Il a ajouté que le suivi continu assuré par ces instances, à travers des patrouilles, ainsi que la surveillance des publications sur les réseaux sociaux, a permis des interventions rapides pour protéger ce patrimoine national, le restaurer et le préserver selon des méthodes scientifiques reconnues.
Dans son domaine de spécialité, il a précisé que cinq sites archéologiques contenant d’importantes mosaïques ont été découverts au cours des cinq dernières années dans les wilayas de Jijel, Constantine et Tébessa. Certains d’entre eux ont été inscrits sur la liste d’inventaire supplémentaire des sites proposés pour un classement mondial. Il a insisté sur la nécessité d’ancrer chez les jeunes une culture d’appartenance à ce patrimoine, parallèlement au renforcement des contrôles et à l’application de sanctions sévères contre les atteintes aux vestiges.
De son côté, la directrice du département d’archéologie historique au Centre national de recherche en archéologie, Wafia Adel, a affirmé que de nombreux sites ont été découverts ces dernières années dans le cadre de fouilles préventives menées sur des terrains destinés à des projets de développement.
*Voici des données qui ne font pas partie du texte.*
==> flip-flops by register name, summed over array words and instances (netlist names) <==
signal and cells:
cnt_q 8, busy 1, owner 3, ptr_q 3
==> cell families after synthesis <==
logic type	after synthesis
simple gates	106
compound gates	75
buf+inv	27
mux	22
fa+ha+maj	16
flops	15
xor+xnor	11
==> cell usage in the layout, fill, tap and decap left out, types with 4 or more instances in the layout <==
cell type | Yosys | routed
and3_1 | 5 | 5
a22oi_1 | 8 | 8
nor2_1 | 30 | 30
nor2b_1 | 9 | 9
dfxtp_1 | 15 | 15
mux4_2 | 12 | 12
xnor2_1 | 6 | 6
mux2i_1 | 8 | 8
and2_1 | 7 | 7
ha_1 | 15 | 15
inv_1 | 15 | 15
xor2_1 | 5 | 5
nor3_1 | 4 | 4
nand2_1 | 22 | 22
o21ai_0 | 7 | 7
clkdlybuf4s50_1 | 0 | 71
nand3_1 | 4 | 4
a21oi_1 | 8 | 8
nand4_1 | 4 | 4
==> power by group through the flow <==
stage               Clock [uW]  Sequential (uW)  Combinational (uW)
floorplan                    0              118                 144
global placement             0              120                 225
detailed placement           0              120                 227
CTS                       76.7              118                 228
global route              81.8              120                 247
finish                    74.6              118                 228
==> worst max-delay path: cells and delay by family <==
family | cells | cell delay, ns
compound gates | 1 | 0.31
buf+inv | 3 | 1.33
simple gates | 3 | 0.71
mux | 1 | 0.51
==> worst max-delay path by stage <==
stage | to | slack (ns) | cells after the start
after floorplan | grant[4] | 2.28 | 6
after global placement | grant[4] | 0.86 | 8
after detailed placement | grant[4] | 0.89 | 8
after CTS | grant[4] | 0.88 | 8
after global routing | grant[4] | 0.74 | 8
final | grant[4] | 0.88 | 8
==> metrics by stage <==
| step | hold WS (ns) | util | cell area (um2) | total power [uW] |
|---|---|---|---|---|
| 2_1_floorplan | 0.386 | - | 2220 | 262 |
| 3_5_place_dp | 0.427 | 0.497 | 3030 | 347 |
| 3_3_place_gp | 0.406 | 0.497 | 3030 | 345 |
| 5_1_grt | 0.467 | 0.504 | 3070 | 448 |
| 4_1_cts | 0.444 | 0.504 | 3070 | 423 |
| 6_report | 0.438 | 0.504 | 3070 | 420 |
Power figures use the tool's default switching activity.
$ cat config.mk
export PLATFORM = sky130hd
export DESIGN_NAME = network_bank_xbar
export DESIGN_NICKNAME = d
export VERILOG_FILES = /design/src/rtl/ntt_net_pkg.sv /design/src/rtl/network_perm_core.sv /design/src/rtl/network_bank_xbar.sv
export SDC_FILE = /design/constraint.sdc
export NUM_CORES = 1
export LEC_CHECK = 0
export ABC_AREA = 1
export BUFFER_PORTS_ARGS = -buffer_cell sky130_fd_sc_hd__buf_2
export CORE_ASPECT_RATIO = 0.5
export CORE_MARGIN = 3
export CORE_UTILIZATION = 55
export CTS_CLUSTER_SIZE = 16
export DETAILED_ROUTE_END_ITERATION = 10
export PLACE_DENSITY = 0.89
export SLEW_MARGIN = 20
export SYNTH_ARGS = -nofsm -noshare
export SYNTH_HDL_FRONTEND = slang
export SYNTH_SLANG_ARGS = --single-unit
$ cat constraint.sdc
create_clock -name clk -period 2.87 [get_ports clk]
set_input_delay 0.574 -clock clk [delete_from_list [all_inputs] [get_ports clk]]
set_output_delay 0.574 -clock clk [all_outputs]
set_load 0.01 [all_outputs]
[config.mk]
export PLATFORM = sky130hd
export DESIGN_NAME = tour_cmd
export DESIGN_NICKNAME = d
export VERILOG_FILES = /design/src/rtl/tour_cmd.sv
export SDC_FILE = /design/constraint.sdc
export NUM_CORES = 1
export LEC_CHECK = 0
export BUFFER_PORTS_ARGS = -buffer_cell sky130_fd_sc_hd__buf_2
export CAP_MARGIN = 25
export CELL_PAD_IN_SITES_DETAIL_PLACEMENT = 0
export CELL_PAD_IN_SITES_GLOBAL_PLACEMENT = 1
export CORE_MARGIN = 5
export CORE_UTILIZATION = 26
export DETAILED_ROUTE_END_ITERATION = 8
export GPL_ROUTABILITY_DRIVEN = 1
export GPL_TIMING_DRIVEN = 0
export PLACE_DENSITY = 0.73
export SKIP_CTS_REPAIR_TIMING = 1
export SLEW_MARGIN = 0
export SYNTH_ARGS = -nofsm -noshare
export SYNTH_HDL_FRONTEND = slang
export SYNTH_SLANG_ARGS = --single-unit
[constraint.sdc]
create_clock -name clk -period 1.4 [get_ports clk]
set_input_delay 0.21 -clock clk [delete_from_list [all_inputs] [get_ports clk]]
set_output_delay 0.21 -clock clk [all_outputs]
set_load 0.02 [all_outputs]
[src/rtl/tour_cmd.sv]
// Arbitrates the command processor between the UART and knight's-tour replay.
// Define TOUR_FANFARE_EN to issue horizontal tour moves with the fanfare opcode.
module tour_cmd (
    input  logic        clk,
    input  logic        rst_n,
    input  logic        start_tour,
    input  logic [7:0]  move,
    output logic [4:0]  mv_indx,
    input  logic [15:0] cmd_UART,
    input  logic        cmd_rdy_UART,
    output logic [15:0] cmd,
    output logic        cmd_rdy,
    input  logic        clr_cmd_rdy,
    input  logic        send_resp,
    output logic [7:0]  resp
);

    typedef enum logic [2:0] {StIdle, StVert, StHoldV, StHorz, StHoldH} state_e;

    localparam logic [3:0] OpVert = 4'h2;
`ifdef TOUR_FANFARE_EN
    localparam logic [3:0] OpHorz = 4'h3;
`else
    localparam logic [3:0] OpHorz = 4'h2;
`endif
    localparam logic [7:0] HdgN     = 8'h00;
    localparam logic [7:0] HdgW     = 8'h3F;
    localparam logic [7:0] HdgS     = 8'h7F;
    localparam logic [7:0] HdgE     = 8'hBF;
    localparam logic [4:0] LastMove = 5'd23;
    localparam logic [7:0] RespDone = 8'hA5;
    localparam logic [7:0] RespBusy = 8'h5A;

    state_e     state_q, state_d;
    logic [4:0] mv_indx_q, mv_indx_d;
    logic [7:0] vert_hdg, horz_hdg;
    logic [3:0] vert_sq, horz_sq;
    logic       last_move;

    assign mv_indx   = mv_indx_q;
    assign last_move = (mv_indx_q == LastMove);

    // Anything other than a single set bit decodes to a zero-length move.
    always_comb begin
        vert_hdg = HdgN;
        vert_sq  = 4'd0;
        horz_hdg = HdgN;
        horz_sq  = 4'd0;
        case (move)
            8'h01: begin vert_hdg = HdgN; vert_sq = 4'd2; horz_hdg = HdgW; horz_sq = 4'd1; end
            8'h02: begin vert_hdg = HdgN; vert_sq = 4'd2; horz_hdg = HdgE; horz_sq = 4'd1; end
            8'h04: begin vert_hdg = HdgN; vert_sq = 4'd1; horz_hdg = HdgW; horz_sq = 4'd2; end
            8'h08: begin vert_hdg = HdgS; vert_sq = 4'd1; horz_hdg = HdgW; horz_sq = 4'd2; end
            8'h10: begin vert_hdg = HdgS; vert_sq = 4'd2; horz_hdg = HdgW; horz_sq = 4'd1; end
            8'h20: begin vert_hdg = HdgS; vert_sq = 4'd2; horz_hdg = HdgE; horz_sq = 4'd1; end
            8'h40: begin vert_hdg = HdgS; vert_sq = 4'd1; horz_hdg = HdgE; horz_sq = 4'd2; end
            8'h80: begin vert_hdg = HdgN; vert_sq = 4'd1; horz_hdg = HdgE; horz_sq = 4'd2; end
            default: begin
                vert_hdg = HdgN;
                vert_sq  = 4'd0;
                horz_hdg = HdgN;
                horz_sq  = 4'd0;
            end
        endcase
    end

    always_ff @(posedge clk or negedge rst_n) begin
        if (!rst_n) begin
            state_q   <= StIdle;
            mv_indx_q <= 5'd0;
        end else begin
            state_q   <= state_d;
            mv_indx_q <= mv_indx_d;
        end
    end

    always_comb begin
        state_d   = state_q;
        mv_indx_d = mv_indx_q;
        unique case (state_q)
            StIdle: begin
                if (start_tour) begin
                    state_d   = StVert;
                    mv_indx_d = 5'd0;
                end
            end
            StVert:  if (clr_cmd_rdy) state_d = StHoldV;
            StHoldV: if (send_resp) state_d = StHorz;
            StHorz:  if (clr_cmd_rdy) state_d = StHoldH;
            StHoldH: begin
                if (send_resp) begin
                    if (last_move) begin
                        state_d = StIdle;
                    end else begin
                        state_d   = StVert;
                        mv_indx_d = mv_indx_q + 5'd1;
                    end
                end
            end
            default: state_d = StIdle;
        endcase
    end

    always_comb begin
        cmd     = cmd_UART;
        cmd_rdy = 1'b0;
        resp    = RespBusy;
        unique case (state_q)
            StIdle: begin
                cmd     = cmd_UART;
                cmd_rdy = cmd_rdy_UART;
                resp    = RespDone;
            end
            StVert: begin
                cmd     = {OpVert, vert_hdg, vert_sq};
                cmd_rdy = 1'b1;
            end
            StHoldV: cmd = {OpVert, vert_hdg, vert_sq};
            StHorz: begin
                cmd     = {OpHorz, horz_hdg, horz_sq};
                cmd_rdy = 1'b1;
            end
            StHoldH: begin
                cmd  = {OpHorz, horz_hdg, horz_sq};
                resp = last_move ? RespDone : RespBusy;
            end
            default: begin
                cmd     = cmd_UART;
                cmd_rdy = cmd_rdy_UART;
                resp    = RespDone;
            end
        endcase
    end

endmodule

* After elaboration in Yosys (flattened, before gate mapping) *
Index checks and enable logic that the tools add are counted.

cells by class
  add/sub/neg operators = 1
  multiplexer cells = 19
  reductions and logical operators = 14
  equal/unequal tests = 19

operator list
  cell                                                             count
  16-bit one-hot mux with 2 select lines                           1
  8-bit one-hot mux with 2 select lines                            2
  4-bit OR reduction                                               5
  3-bit two-way mux                                                5
  5-bit two-way mux                                                3
  3-bit one-hot mux with 5 select lines                            1
  2-bit != test, second input constant                             6
  5-bit one-hot mux with 2 select lines                            1
  8-bit by 1-bit == test with 1-bit output, second input constant  1
  8-bit by 2-bit == test with 1-bit output, second input constant  1
  8-bit by 3-bit == test with 1-bit output, second input constant  1
  8-bit by 4-bit == test with 1-bit output, second input constant  1
  8-bit by 5-bit == test with 1-bit output, second input constant  1
  8-bit by 6-bit == test with 1-bit output, second input constant  1
  8-bit by 7-bit == test with 1-bit output, second input constant  1
  8-bit == test, second input constant                             1
  8-bit two-way mux                                                1
  2-bit one-hot mux with 2 select lines                            2
  2-bit OR reduction                                               4
  7-bit two-way mux                                                1
  3-bit by 2-bit == test with 1-bit output, second input constant  2
  5-bit by 1-bit adder with 5-bit output, second input constant    1
  5-bit == test, second input constant                             1
  5-bit AND reduction                                              1
  8 further kinds                                                  8

word-level totals
  bits of input ports = 30
  register bits after elaboration = 8
  logic and storage cells = 55

* Longest topological paths before layout *
Gate-level depths: netlist (run 1).

  word-level depth = 4
  gate-level depth with buffers = 6
  gate-level depth less buffers = 5

* Least setup slack after synthesis (run 1) *
OpenSTA, ideal clock, no wires.

  kind = reg2out
  from = register mv_indx_q[0], in the netlist mv_indx[0]
  to = output resp[3]
  path buffers = 1
  path slack = -812 ps
  cell stages (with the launch flop) = 7
  data arrival time = 2002 ps
  data required time = 1190 ps
  cell sequence = dfrtp_1 > ha_1 > and4b_1 > nor3_1 > a21oi_1 > inv_1 > buf_4

between the ends
  longest elaborated chain between the ends = 3

ends and longest elaborated chain
  item                                   RTL line  text
  from (decl)                            35        logic [4:0] mv_indx_q, mv_indx_d;
  from (signal assigned)                 73        mv_indx_q <= mv_indx_d;
  5-bit == test                          41        assign last_move = (mv_indx_q == LastMove);
  8-bit two-way mux                      125       resp = last_move ? RespDone : RespBusy;
  8-bit one-hot mux with 2 select lines  108       unique case (state_q)
  to (decl)                              15        output logic [7:0] resp

No other way between the ends.

* Worst setup path after layout (run 1) *
  from = register state_q[1]
  to = output cmd[8]

between the ends
  longest elaborated chain between the ends = 3
  elaborated cells on any way between the ends = 7

ends and longest elaborated chain
  item                                      RTL line  text
  from (decl)                               34        state_e state_q, state_d;
  from (signal assigned)                    69        state_q <= StIdle;
  from (signal assigned)                    72        state_q <= state_d;
  3-bit == test (tied with other cells)     108
  2-bit OR reduction (no source line)       -
  16-bit one-hot mux with 2 select lines *  108
  to (decl)                                 11        output logic [15:0] cmd,

Mark *: on every way between the ends. The rest lies on a longest branch, timed or not.

==> results of run 1 <==
-- cells in the final DEF (no fill, tap or decap), drive strengths merged, types with 2 or more instances in the layout --
| cell | count |
|---|---|
| buf | 86 |
| a221o | 2 |
| nand3 | 11 |
| nand2 | 11 |
| o31ai | 3 |
| dfrtp | 8 |
| nor4b | 4 |
| clkbuf | 4 |
| a211oi | 3 |
| o21ai | 9 |
| o211ai | 2 |
| and2 | 6 |
| nor3b | 2 |
| xor2 | 4 |
| a21oi | 5 |
| nand3b | 2 |
| inv | 3 |
| nor2 | 8 |
| nor3 | 3 |
| nor4 | 2 |
-- power by group --
| part | internal (mW) | leakage (nW) | total (mW) | switching [mW] |
|---|---|---|---|---|
| sequential | 0.292 | 0.103 | 0.341 | 0.0485 |
| combinational | 2.14 | 0.790 | 4.17 | 2.02 |
| clock | 0.187 | 0.0216 | 0.284 | 0.0969 |
| total | 2.62 | 0.915 | 4.79 | 2.17 |
-- worst max-delay path by stage --
stage / depth (start not counted) / to / start / slack (ps)
floorplan: 6 / resp[3] / mv_indx[0] / -320
global placement: 7 / cmd[7] / state_q[1] / -490
detailed placement: 7 / cmd[9] / state_q[1] / -510
CTS: 7 / cmd[7] / state_q[1] / -770
global route: 7 / cmd[8] / state_q[0] / -720
finish: 7 / cmd[8] / state_q[1] / -640
-- critical path: stages (launching register included) --
cell and delay [ps]:
dfrtp_1 380, buf_8 160, and3b_2 250, a211oi_4 300
buf_4 210, nand2_2 70, nand3_4 70, buf_2 160
-- metal layers --
metal / part of all wire / up-vias
li1: - / 589
met1: 0.41 / 554
met2: 0.51 / 50
met3: 0.069 / 3
met4: 0.011 / 0
met5: 0 / -
-- metrics by stage --
step | hold slack [ps] | instances | instance area, um^2 | setup slack (ps) | TNS, ps
after detailed placement | 68.6 | 223 | 1530 | -511 | -9490
after global placement | 63.0 | 223 | 1530 | -488 | -9020
after floorplan | -85.6 | 119 | 1190 | -316 | -4890
after CTS | -179 | 226 | 1570 | -770 | -15870
final | 309 | 245 | 1920 | -640 | -14600
after global routing | 341 | 245 | 1920 | -723 | -16840
-- registers in the layout (all words and copies together) (netlist names) --
register  count
mv_indx       5
state_q       3
-- kinds of logic (layout without fill, tap and decap cells) --
| logic type | after synthesis | in the layout | synth area share |
|---|---|---|---|
| and+or+nand+nor | 57 | 57 | 0.362 |
| AOI/OAI and AO/OA | 30 | 30 | 0.217 |
| buffers and inverters | 17 | 95 | 0.143 |
| DFF | 8 | 8 | 0.208 |
| xor gates and xnor gates | 5 | 5 | 0.0456 |
| adders and majority gates | 1 | 1 | 0.0130 |
| muxes | 1 | 1 | 0.0104 |
-- layout make-up --
type,instances,area (um^2),share of cell area
Buffer,13,146,0.0763
Clock buffer,3,41.3,0.0215
Inverter,4,21.3,0.0111
Multi-Input combinational cell,94,876,0.457
Sequential cell,8,203,0.106
Tap cell,48,60.1,0.0313
Timing Repair Buffer,75,571,0.297
==> results.md, run 1 <==
- Slew @ Worst Pin: 474 ps
- Seq/Total Area, Yosys: 0.208
- FF-to-FF setup slack: -280 ps
- CP Class: reg -> out
- Final #Nets: 230
- Pwr Density: 2500 nW/um^2
- Violated checks: setup timing
- Fin crit period: 2040 ps
- CTS H-tree depth: 1
- Fillers: 340
- Via density: 4.88
- Endpoint type of the worst setup path: output pin
- Main flop type after synthesis: dfrtp_1
- Final Util: 0.528
- DR iter-0 viols: 37
- RSZ-0062 raised after global routing: true
- Global route hottest layer: met2
- Clk slew on worst S/H paths: 40 ps
- Syn_nets: 150
- Clock Skew: 3.04 ps
- CTS tree: built
- Pwr Total: 4.79 mW
- Total CTS buffers: 3
- Initial core utilization: 0.264
- Pre-Repair DR Iteration Count: 4
- Die area: 5010 um^2
- # port buffers: 56
- Commonest cells post-synth: nand2_1, nand3_1, o21ai_0, dfrtp_1, nor2_1
- Die width: 70.8 um
- Area grow syn2layout: 99.6%
- Cell Rows: 22
- Hold depth: 3
- Critical Path RT: 1190 ps
- CTS Buffer Depth: 2
- RR Endpoint: mv_indx[3]
- RePlAce Congestion: 0.855
- CTS root buf: clkbuf_8
- Area leader, netlist: dfrtp_1
- M1 GR Usage: 0.142
- Max Fclk: 0.490 GHz
- Met2 Usage GRT: 0.173
- Detailed Route WL: 3280 um
- Worst r2r src: mv_indx[0]
- Synth Warn #: 0
- Setup Viol. Count Final: 31
- Hold endpoint: state_q[2]
- Startpoint Class: flop
- DRC: 0
- FF+latch count, synth: 8
- Fin. Hold Viols: 0
- GRT Resource Usage Total: 0.109
- Number of synthesized flops with an enable pin: 0
- GR Layer Usage met3: 0.0241
- Global-route wire length before repair: 4610 um
- Antenna violations before repair: 0
- WL per Instance: 13.4 um
- Post-route ant nets: 0
- Worst Path Arrival: 1830 ps
- Hold Crit Start: clr_cmd_rdy
- Sink Count: 8
- Tcrit/Tclk final: 1.46
- I/O pins: 60
- Hold Path Class: in -> reg
- Post-synthesis cell type count: 43
- Avg Synthesized Cell Area: 8.07 um^2
- Diodes inserted: 0
- Outcome: finished, violations left
- Post-Syn Area: 961 um^2
- Ys async rst share: 1.00
- Core area: 3630 um^2
- Die Y: 70.8 um
- Synth area leaders: dfrtp_1, nand3_1, o21ai_0
- LEAKAGE: 0.915 nW
- Gr ovfl total: 0
- Largest net degree at the start of global routing: 11
- Placed wire-length estimate: 2370 um
- Vias in the first global route: 1,007
- Vias: 1,196
- R2R depth: 5
- Max Cap Viol: 0
- Worst-path maximum fanout: 10
- Maximum vdd drop: 0.000942 V
- Worst slew margin: 0.681
- Yosys top cell area share: 0.208
- Worst skew pair latency: 230 ps
- Final WS setup: -640 ps
- Layout cells sized above 1: 0.685
- Syn Inst Count: 119
- Fin. max-slew vios: 0
No activity file was read; power rests on OpenSTA's default activity.
==> run 2: changes to the inputs <==
--- a/config.mk
+++ b/config.mk
@@ -15,6 +15,7 @@
 export GPL_ROUTABILITY_DRIVEN = 1
 export GPL_TIMING_DRIVEN = 0
 export PLACE_DENSITY = 0.73
+export RECOVER_POWER = 100
 export SKIP_CTS_REPAIR_TIMING = 1
 export SLEW_MARGIN = 0
 export SYNTH_ARGS = -nofsm -noshare
==> run 2 against run 1 <==
Clock power about the same. Global-route usage unchanged. Cell count unchanged. The run still ends with setup timing left. Combinational power about the same. Largest cell class unchanged. Critical path type unchanged. Sequential share of layout area about the same.
==> results.md, run 2 (same netlist as run 1, synthesis figures left out) <==
- Outcome: finished, violations left
- Violated checks: setup timing
- Endpoint type of the worst setup path: output pin
- DRC: 0 (unchanged)
- Multi-input gate area: 876 um^2 (unchanged)
- Metal3 WL: 225 um (unchanged)
- Fillers: 341 (+0.29%)
- Max Cap Viol: 0 (unchanged)
- CTS H-tree depth: 1 (unchanged)
- Antenna violations before repair: 0 (unchanged)
- FF/Latch Area: 203 um^2 (unchanged)
- Startpoint Class: flop
- Setup Viol. Count Final: 31 (unchanged)
- DR top layer: met4
- Slew @ Worst Pin: 474 ps (unchanged)
- Final WS setup: -640 ps (unchanged)
- Clk slew on worst S/H paths: 40 ps (about the same)
- Commonest non-fill, non-tap cell in the layout: buf_2
- Sink Count: 8 (unchanged)
- Final #Nets: 230 (unchanged)
- Post-route ant nets: 0 (unchanged)
- WL per Instance: 13.4 um (about the same)
- CTS Buffer Depth: 2 (unchanged)
- Commonest cells after routing, fill and taps aside: buf_2, buf_6, buf_4
- Global-route wire length before repair: 4610 um (unchanged)
- Area grow syn2layout: 99.5% (about the same)
- Wl on met1: 1350 um (-0.30%)
- Maximum vdd drop: 0.000942 V (unchanged)
- Diodes inserted: 0 (unchanged)
- Fin. max-slew vios: 0 (unchanged)
- # port buffers: 56 (unchanged)
- Worst skew pair latency: 230 ps (about the same)
- Total CTS buffers: 3 (unchanged)
- Fin crit period: 2040 ps (unchanged)
- Layout cells sized above 1: 0.680 (-0.00508)
- Tcrit/Tclk final: 1.46 (unchanged)
- Gr ovfl total: 0 (unchanged)
- Met2 Routed Length: 1670 um (+0.12%)
- CP Class: reg -> out
- Clock Skew: 3.04 ps (+0.0000200 ps)
- Die width: 70.8 um (unchanged)
- Die area: 5010 um^2 (unchanged)
- Via density: 4.89 (+0.17%)
- Critical Path RT: 1190 ps (about the same)
- Worst-path maximum fanout: 10 (unchanged)
- Final Util: 0.528 (about the same)
- Pwr Total: 4.79 mW (about the same)
- Max Fclk: 0.490 GHz (unchanged)
- Critical Path Max Stage Delay: 380 ps (about the same)
- GRT Resource Usage Total: 0.109 (unchanged)
- Critical-path top delay cell: dfrtp_1
- Vias: 1,198 (+0.17%)
- RePlAce Congestion: 0.855 (unchanged)
- Worst Path Arrival: 1830 ps (about the same)
- Hold Path Class: in -> reg
- Largest net degree at the start of global routing: 11 (unchanged)
- LEAKAGE: 0.912 nW (-0.30%)
- Vias in the first global route: 1,007 (unchanged)
- Pwr Density: 2500 nW/um^2 (about the same)
- I/O pins: 60 (unchanged)
- Cell Rows: 22 (unchanged)
- CTS root buf: clkbuf_8
- Crit path cell chain: buf_8 -> and3b_2 -> a211oi_4 -> buf_4 -> nand2_2 -> nand3_4 -> buf_2
- Pre-Repair DR Iteration Count: 4 (unchanged)
- Fin. Hold Viols: 0 (unchanged)
- Detailed Route WL: 3280 um (about the same)
- RSZ-0062 raised after global routing: true
- Die Y: 70.8 um (unchanged)
- Worst slew margin: 0.681 (unchanged)
- Initial core utilization: 0.264 (unchanged)
- Placed wire-length estimate: 2370 um (unchanged)
- Core area: 3630 um^2 (unchanged)
- Max reg flops: 5 (unchanged)
- CTS tree: built
- DR iter-0 viols: 37 (unchanged)
==> run 2: cell count changes in the layout (fill, tap and decap cells not counted), sizes merged <==
cell / delta
buf: -1
clkbuf: +1
==> run 2: worst max-delay path: cells and delay by family, from the launching register on <==
kind / cells / cell delay (ps)
buffers and inverters: 3 / 530
and+or+nand+nor: 3 / 390
DFF: 1 / 380
AOI/OAI and AO/OA: 1 / 300
==> run 2: metal layers <==
metal / GRT usage / vias to the layer above
li1: - / 589
met1: 0.142 / 556
met2: 0.173 / 50
met3: 0.0241 / 3
met4: 0.0438 / 0
met5: 0 / -
==> run 2: cell type report <==
| class | count | share of cell area |
|---|---|---|
| Sequential cell | 8 | 0.106 |
| Buffer | 13 | 0.0764 |
| Timing Repair Buffer | 75 | 0.297 |
| Clock buffer | 3 | 0.0215 |
| Multi-Input combinational cell | 94 | 0.457 |
| Inverter | 4 | 0.0111 |
| Tap cell | 48 | 0.0313 |
==> run 2: through the flow <==
stage	setup WS [ps]	TNS (ps)	instances	hold WS, ps	cell area [um^2]
floorplan	-316	-4890	119	-85.6	1190
CTS	-770	-15870	226	-179	1570
global placement	-488	-9020	223	63.0	1530
global route	-723	-16840	245	341	1920
detailed placement	-511	-9490	223	68.6	1530
finish	-640	-14600	245	309	1920
==> run 2: path summary, 6_finish.rpt <==
check | startpoint | to | slack, ps | cells after the start
hold / removal | clr_cmd_rdy | state_q[2] | 310 | 3
min in group asynchronous | rst_n | state_q[0] | 430 | 2
setup reg to reg | mv_indx[0] | mv_indx[3] | -280 | 5
max in group asynchronous | rst_n | mv_indx[1] | 630 | 2
setup / recovery | state_q[1] | cmd[8] | -640 | 7
hold reg to reg | mv_indx[4] | mv_indx[4] | 530 | 1
==> run 2: power breakdown <==
group	total (mW)	switching (mW)	internal (mW)	leakage [nW]
clock network	0.284	0.0969	0.187	0.0216
registers	0.341	0.0485	0.292	0.103
logic	4.17	2.02	2.14	0.788
total	4.79	2.17	2.62	0.912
Ces sites sont protégés selon des techniques modernes sans entraver la réalisation des projets.
Elle a également indiqué qu’en raison du nombre croissant de découvertes archéologiques dans divers domaines, le centre œuvre à l’élaboration d’une carte archéologique nationale qui servira de base à la publication d’un atlas archéologique algérien, à raison d’une édition tous les cinq ans.
Cette rencontre, organisée à l’occasion du Mois du patrimoine (18 avril-18 mai), a vu la participation des autorités locales, de chercheurs, d’universitaires et d’acteurs du domaine du patrimoine archéologique.